PROMPT
Which lines below include the string "NSUB"? Please show each one.

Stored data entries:
⁂

`src/rtl/rps_pkg.sv`:
```
// Shared rock-paper-scissors definitions: move encodings, game rules,
// predictor FSM states and the tie-break LFSR taps.
package rps_pkg;

    localparam logic [1:0] ROCK     = 2'b00;
    localparam logic [1:0] SCISSORS = 2'b01;
    localparam logic [1:0] PAPER    = 2'b10;
    localparam logic [1:0] ILLEGAL  = 2'b11;

    // Taps 16,14,13,11 of a left-shifting Fibonacci LFSR (bits 15,13,12,10).
    localparam logic [15:0] LFSR_TAPS = 16'hB400;

    typedef enum logic [1:0] {WIN, LOSS, DRAW} outcome_t;

    typedef enum logic [2:0] {ST_INIT, ST_IDLE, ST_RD, ST_WR, ST_PRED} state_t;

    function automatic logic [1:0] beat(input logic [1:0] m);
        case (m)
            ROCK:     return PAPER;
            SCISSORS: return ROCK;
            default:  return SCISSORS;
        endcase
    endfunction

    // Result seen from the computer's side.
    function automatic outcome_t outcome(input logic [1:0] u, input logic [1:0] c);
        if (u == c)
            return DRAW;
        else if (c == beat(u))
            return WIN;
        else
            return LOSS;
    endfunction

endpackage

```
`src/rtl/rps_argmax.sv`:
```
// Index of the largest of three counters with LFSR-driven tie-breaking:
// two-way ties use lfsr_lo[0] (0 = lower index), three-way ties use lfsr_lo (3 -> 0).
module rps_argmax
    import rps_pkg::*;
#(
    parameter int CNT_W = 8
) (
    input  logic [CNT_W-1:0] cnt0,
    input  logic [CNT_W-1:0] cnt1,
    input  logic [CNT_W-1:0] cnt2,
    input  logic [1:0]       lfsr_lo,
    output logic [1:0]       p
);

    logic [CNT_W-1:0] max01;
    logic [CNT_W-1:0] max_all;
    logic [2:0]       is_max;

    always_comb begin
        max01   = (cnt0 >= cnt1) ? cnt0 : cnt1;
        max_all = (max01 >= cnt2) ? max01 : cnt2;
        is_max  = {cnt2 == max_all, cnt1 == max_all, cnt0 == max_all};
        p       = 2'd0;
        case (is_max)
            3'b111:  p = (lfsr_lo == 2'd3) ? 2'd0 : lfsr_lo;
            3'b011:  p = lfsr_lo[0] ? 2'd1 : 2'd0;
            3'b101:  p = lfsr_lo[0] ? 2'd2 : 2'd0;
            3'b110:  p = lfsr_lo[0] ? 2'd2 : 2'd1;
            3'b010:  p = 2'd1;
            3'b100:  p = 2'd2;
            default: p = 2'd0;
        endcase
    end

endmodule

```
`src/rtl/markov_predictor.sv`:
```
// Rock-paper-scissors opponent: per-context move frequency table over the last
// HIST rounds, plays the move that beats the user's most likely next move.
module markov_predictor
    import rps_pkg::*;
#(
    parameter int          HIST    = 2,
    parameter int          CNT_W   = 8,
    parameter int          SCORE_W = 8,
    parameter logic [15:0] SEED    = 16'hACE1
) (
    input  logic               clock,
    input  logic               reset,
    input  logic               start,
    input  logic [1:0]         user,
    output logic [1:0]         choice,
    output logic               ready,
    output logic               err,
    output logic [SCORE_W-1:0] wins,
    output logic [SCORE_W-1:0] losses,
    output logic [SCORE_W-1:0] draws
);

    localparam int NCTX    = 9 ** HIST;
    localparam int NSUB    = NCTX / 9;
    localparam int CTX_W   = $clog2(NCTX);
    localparam int INIT_W  = $clog2(NCTX + 1);
    localparam int ENTRY_W = 3 * CNT_W;

    state_t             state_q, state_d;
    logic [CTX_W-1:0]   ctx_q, ctx_d;
    logic [INIT_W-1:0]  init_q, init_d;
    logic [15:0]        lfsr_q, lfsr_d;
    logic [1:0]         choice_q, choice_d;
    logic               err_q, err_d;
    logic [1:0]         u_q, u_d, c_q, c_d;
    logic [SCORE_W-1:0] wins_q, wins_d, losses_q, losses_d, draws_q, draws_d;

    logic [ENTRY_W-1:0] mem [NCTX];
    logic [ENTRY_W-1:0] rdata_q;
    logic [ENTRY_W-1:0] mem_wdata, entry_upd;
    logic [CTX_W-1:0]   mem_addr;
    logic               mem_we;

    logic [CNT_W-1:0]   cnt [3];
    logic [CNT_W-1:0]   cnt_upd [3];
    logic               sel_full;
    logic [1:0]         pred_idx;

    // Single-port table: a write cycle does not refresh the read register.
    always_ff @(posedge clock) begin
        if (mem_we)
            mem[mem_addr] <= mem_wdata;
        else
            rdata_q <= mem[mem_addr];
    end

    always_comb begin
        for (int i = 0; i < 3; i++) cnt[i] = rdata_q[i*CNT_W +: CNT_W];
        sel_full = 1'b0;
        for (int i = 0; i < 3; i++)
            if (u_q == 2'(i) && cnt[i] == '1) sel_full = 1'b1;
        for (int i = 0; i < 3; i++) begin
            cnt_upd[i] = sel_full ? (cnt[i] >> 1) : cnt[i];
            if (u_q == 2'(i)) cnt_upd[i] = cnt_upd[i] + CNT_W'(1);
        end
        entry_upd = {cnt_upd[2], cnt_upd[1], cnt_upd[0]};
    end

    rps_argmax #(.CNT_W(CNT_W)) u_argmax (
        .cnt0    (cnt[0]),
        .cnt1    (cnt[1]),
        .cnt2    (cnt[2]),
        .lfsr_lo (lfsr_q[1:0]),
        .p       (pred_idx)
    );

    assign lfsr_d = {lfsr_q[14:0], ^(lfsr_q & LFSR_TAPS)};

    always_comb begin
        state_d   = state_q;
        ctx_d     = ctx_q;
        init_d    = init_q;
        choice_d  = choice_q;
        err_d     = 1'b0;
        u_d       = u_q;
        c_d       = c_q;
        wins_d    = wins_q;
        losses_d  = losses_q;
        draws_d   = draws_q;
        mem_we    = 1'b0;
        mem_addr  = ctx_q;
        mem_wdata = '0;
        case (state_q)
            // After the last zero write, one extra cycle reads entry 0 for the first prediction.
            ST_INIT: begin
                if (init_q < INIT_W'(NCTX)) begin
                    mem_we   = reset;
                    mem_addr = CTX_W'(init_q);
                    init_d   = init_q + INIT_W'(1);
                end else begin
                    state_d = ST_PRED;
                end
            end
            ST_IDLE: begin
                if (start) begin
                    if (user == ILLEGAL) begin
                        err_d = 1'b1;
                    end else begin
                        u_d = user;
                        c_d = choice_q;
                        case (outcome(user, choice_q))
                            WIN:     wins_d   = (&wins_q)   ? wins_q   : wins_q + SCORE_W'(1);
                            LOSS:    losses_d = (&losses_q) ? losses_q : losses_q + SCORE_W'(1);
                            default: draws_d  = (&draws_q)  ? draws_q  : draws_q + SCORE_W'(1);
                        endcase
                        state_d = ST_RD;
                    end
                end
            end
            ST_RD: begin
                mem_we    = reset;
                mem_wdata = entry_upd;
                ctx_d     = CTX_W'((int'(ctx_q) % NSUB) * 9 + int'(u_q) * 3 + int'(c_q));
                state_d   = ST_WR;
            end
            ST_WR:   state_d = ST_PRED;
            ST_PRED: begin
                choice_d = beat(pred_idx);
                state_d  = ST_IDLE;
            end
            default: state_d = ST_INIT;
        endcase
    end

    always_ff @(posedge clock) begin
        if (!reset) begin
            state_q  <= ST_INIT;
            ctx_q    <= '0;
            init_q   <= '0;
            lfsr_q   <= SEED;
            choice_q <= ROCK;
            err_q    <= 1'b0;
            u_q      <= ROCK;
            c_q      <= ROCK;
            wins_q   <= '0;
            losses_q <= '0;
            draws_q  <= '0;
        end else begin
            state_q  <= state_d;
            ctx_q    <= ctx_d;
            init_q   <= init_d;
            lfsr_q   <= lfsr_d;
            choice_q <= choice_d;
            err_q    <= err_d;
            u_q      <= u_d;
            c_q      <= c_d;
            wins_q   <= wins_d;
            losses_q <= losses_d;
            draws_q  <= draws_d;
        end
    end

    assign choice = choice_q;
    assign ready  = (state_q == ST_IDLE);
    assign err    = err_q;
    assign wins   = wins_q;
    assign losses = losses_q;
    assign draws  = draws_q;

endmodule

```
===== src/flat_wrapper.sv =====
// flat-port wrapper written by rule: the top's interface ports become plain ports
module addsub_chunked_flat import addsub_pkg::*;
#(
  parameter int WIDTH = DEF_WIDTH,
  parameter int CHUNK = DEF_CHUNK
)
  (clk, rst, dbg_state, bus_in_valid, bus_a, bus_b, bus_sub, bus_out_ready, bus_in_ready, bus_out_valid, bus_result, bus_carry_out, bus_overflow);
  addsub_chunked_if #(.WIDTH(WIDTH)) bus_i ();
  input  logic clk;
  input  logic rst;
  output state_t dbg_state;
  input wire logic [$bits(bus_i.in_valid)-1:0] bus_in_valid;
  input wire logic [$bits(bus_i.a)-1:0] bus_a;
  input wire logic [$bits(bus_i.b)-1:0] bus_b;
  input wire logic [$bits(bus_i.sub)-1:0] bus_sub;
  input wire logic [$bits(bus_i.out_ready)-1:0] bus_out_ready;
  output wire logic [$bits(bus_i.in_ready)-1:0] bus_in_ready;
  output wire logic [$bits(bus_i.out_valid)-1:0] bus_out_valid;
  output wire logic [$bits(bus_i.result)-1:0] bus_result;
  output wire logic [$bits(bus_i.carry_out)-1:0] bus_carry_out;
  output wire logic [$bits(bus_i.overflow)-1:0] bus_overflow;
  assign bus_i.in_valid = bus_in_valid;
  assign bus_i.a = bus_a;
  assign bus_i.b = bus_b;
  assign bus_i.sub = bus_sub;
  assign bus_i.out_ready = bus_out_ready;
  assign bus_in_ready = bus_i.in_ready;
  assign bus_out_valid = bus_i.out_valid;
  assign bus_result = bus_i.result;
  assign bus_carry_out = bus_i.carry_out;
  assign bus_overflow = bus_i.overflow;
  addsub_chunked #(.WIDTH(WIDTH), .CHUNK(CHUNK)) u_core (.clk(clk), .rst(rst), .bus(bus_i), .dbg_state(dbg_state));
endmodule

⁂

COMPLETED TASK
    localparam int NSUB    = NCTX / 9;
                ctx_d     = CTX_W'((int'(ctx_q) % NSUB) * 9 + int'(u_q) * 3 + int'(c_q));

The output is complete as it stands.